An introduction to PRNGs with Python and R

Life's most important questions are, for the most part, nothing but probability problems.

Pierre-Simon de Laplace

Introduction

Imagine this scenario: you and your brother want to go to the cinema. Two movies are played: Interstellar (the one you want to see) and A Clockwork Orange (that your brother wants to see).

The classic solution to this problem is flipping a coin, but since we are not unimaginative people (or we don't have a coin) we may want to find a more elegant solution.

Thus let's define a program that decides what to see in R and Python. The program will generate a number between 0 and 1. If this number is closer to 0 we watch Interstellar.
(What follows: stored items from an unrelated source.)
## config.mk

```make
export PLATFORM = sky130hd
export DESIGN_NAME = decode_hazard_ctrl
export DESIGN_NICKNAME = d
export VERILOG_FILES = /design/src/rtl/riscv_hazard_pkg.sv /design/src/rtl/hazard_pend_counter.sv /design/src/rtl/decode_hazard_ctrl.sv
export SDC_FILE = /design/constraint.sdc
export NUM_CORES = 1
export LEC_CHECK = 0
export BUFFER_PORTS_ARGS = -buffer_cell sky130_fd_sc_hd__buf_2
export CAP_MARGIN = 10
export CORE_MARGIN = 2
export CORE_UTILIZATION = 35
export CTS_BUF_LIST = sky130_fd_sc_hd__clkbuf_4 sky130_fd_sc_hd__clkbuf_8 sky130_fd_sc_hd__clkbuf_16
export DETAILED_ROUTE_END_ITERATION = 7
export HOLD_SLACK_MARGIN = 0.08
export PLACE_DENSITY_LB_ADDON = 0.05
export RECOVER_POWER = 100
export SYNTH_ARGS = -nofsm -noshare
export SYNTH_HDL_FRONTEND = slang
export SYNTH_SLANG_ARGS = --single-unit
```

## constraint.sdc

```tcl
create_clock -name clk -period 5.6 [get_ports clk]
set_input_delay 1.12 -clock clk [delete_from_list [all_inputs] [get_ports clk]]
set_output_delay 1.12 -clock clk [all_outputs]
set_load 0.02 [all_outputs]
```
Otherwise, A Clockwork Orange is chosen.

import random as rd

x = rd.uniform(0, 1)

if x < .5:
    print("Interstellar")
else:
    print("A Clockwork Orange")

We now do the same in R:

x <- runif(1)

ifelse(x < .5, "Interstellar", "A Clockwork Orange")
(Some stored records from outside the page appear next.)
## src/rtl/sd_pkt_replay_pkg.sv

```systemverilog
`default_nettype none
// ============================================================================
// Module      : sd_pkt_replay_pkg
// Description : State encoding and EOP index helper for sd_pkt_replay.
// Revision    : 1.0
// ============================================================================
package sd_pkt_replay_pkg;

    typedef enum logic [2:0] {
        ST_SEND     = 3'd0,
        ST_WAIT_ACK = 3'd1,
        ST_COMMIT   = 3'd2,
        ST_ABORT    = 3'd3,
        ST_DROP     = 3'd4
    } state_t;

    localparam int c_DEF_WIDTH = 17;
    localparam int c_EOP_BIT   = c_DEF_WIDTH - 1;

    function automatic int eop_bit(input int w);
        return w - 1;
    endfunction

endpackage
`default_nettype wire

```

## src/rtl/sd_pkt_replay.sv

```systemverilog
`default_nettype none
// ============================================================================
// Module      : sd_pkt_replay
// Description : Read-side replay controller for sd_fifo_b; forwards a packet,
//               then commits on ack or rewinds the FIFO on nack.
// Revision    : 1.0
// ============================================================================
module sd_pkt_replay
    import sd_pkt_replay_pkg::*;
#(
    parameter int WIDTH     = 17,
    parameter int MAX_RETRY = 3,
    parameter int RSZ       = $clog2(MAX_RETRY + 1)
) (
    input  logic             clk,
    input  logic             reset,
    input  logic             c_srdy,
    output logic             c_drdy,
    input  logic [WIDTH-1:0] c_data,
    output logic             c_commit,
    output logic             c_abort,
    output logic             p_srdy,
    input  logic             p_drdy,
    output logic [WIDTH-1:0] p_data,
    input  logic             ack_srdy,
    output logic             ack_drdy,
    input  logic             ack_ok,
    output logic [RSZ-1:0]   retry_cnt,
    output logic             pkt_done,
    output logic             pkt_drop
);

    localparam int c_EOP = eop_bit(WIDTH);

    state_t         r_state;
    logic [RSZ-1:0] r_retry_cnt;
    logic           w_send;
    logic           w_xfer_eop;

    // Handshakes are gated by reset so they are quiet while it is held.
    assign w_send     = reset && (r_state == ST_SEND);
    assign w_xfer_eop = w_send && c_srdy && p_drdy && c_data[c_EOP];

    always_ff @(posedge clk or negedge reset) begin
        if (!reset) begin
            r_state     <= ST_SEND;
            r_retry_cnt <= '0;
        end else begin
            case (r_state)
                ST_SEND: begin
                    if (w_xfer_eop)
                        r_state <= ST_WAIT_ACK;
                end
                ST_WAIT_ACK: begin
                    if (ack_srdy) begin
                        if (ack_ok) begin
                            r_state <= ST_COMMIT;
                        end else if (r_retry_cnt < RSZ'(MAX_RETRY)) begin
                            r_state     <= ST_ABORT;
                            r_retry_cnt <= r_retry_cnt + RSZ'(1);
                        end else begin
                            r_state <= ST_DROP;
                        end
                    end
                end
                ST_COMMIT, ST_DROP: begin
                    r_state     <= ST_SEND;
                    r_retry_cnt <= '0;
                end
                ST_ABORT: begin
                    r_state <= ST_SEND;
                end
                default: begin
                    r_state     <= ST_SEND;
                    r_retry_cnt <= '0;
                end
            endcase
        end
    end

    assign p_srdy    = w_send && c_srdy;
    assign c_drdy    = w_send && p_drdy;
    assign p_data    = c_data;
    assign ack_drdy  = reset && (r_state == ST_WAIT_ACK);
    assign c_commit  = (r_state == ST_COMMIT) || (r_state == ST_DROP);
    assign c_abort   = (r_state == ST_ABORT);
    assign pkt_done  = (r_state == ST_COMMIT);
    assign pkt_drop  = (r_state == ST_DROP);
    assign retry_cnt = r_retry_cnt;

endmodule
`default_nettype wire

```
Fair enough, but there is something paradoxical in the previous examples: a computer, a perfectly deterministic machine, is creating something randomly.

Fair enough, but there is something paradoxical in the previous examples: a computer, a perfectly deterministic machine, is creating something randomly.

In this article, I want to introduce you to pseudorandom number generators and their application.

Determinism versus randomness

Above I wrote "computer, a perfectly deterministic machine", but what does it mean to be deterministic?

In brief, computers are deterministic because they follow a set of instructions, or a program, in a predictable manner, i.e. given some inputs they return always the same output. The paradox lies in the fact that in the above example, x = rd.uniform(0, 1) and x <- runif(1) return a different value every time the line is compiled.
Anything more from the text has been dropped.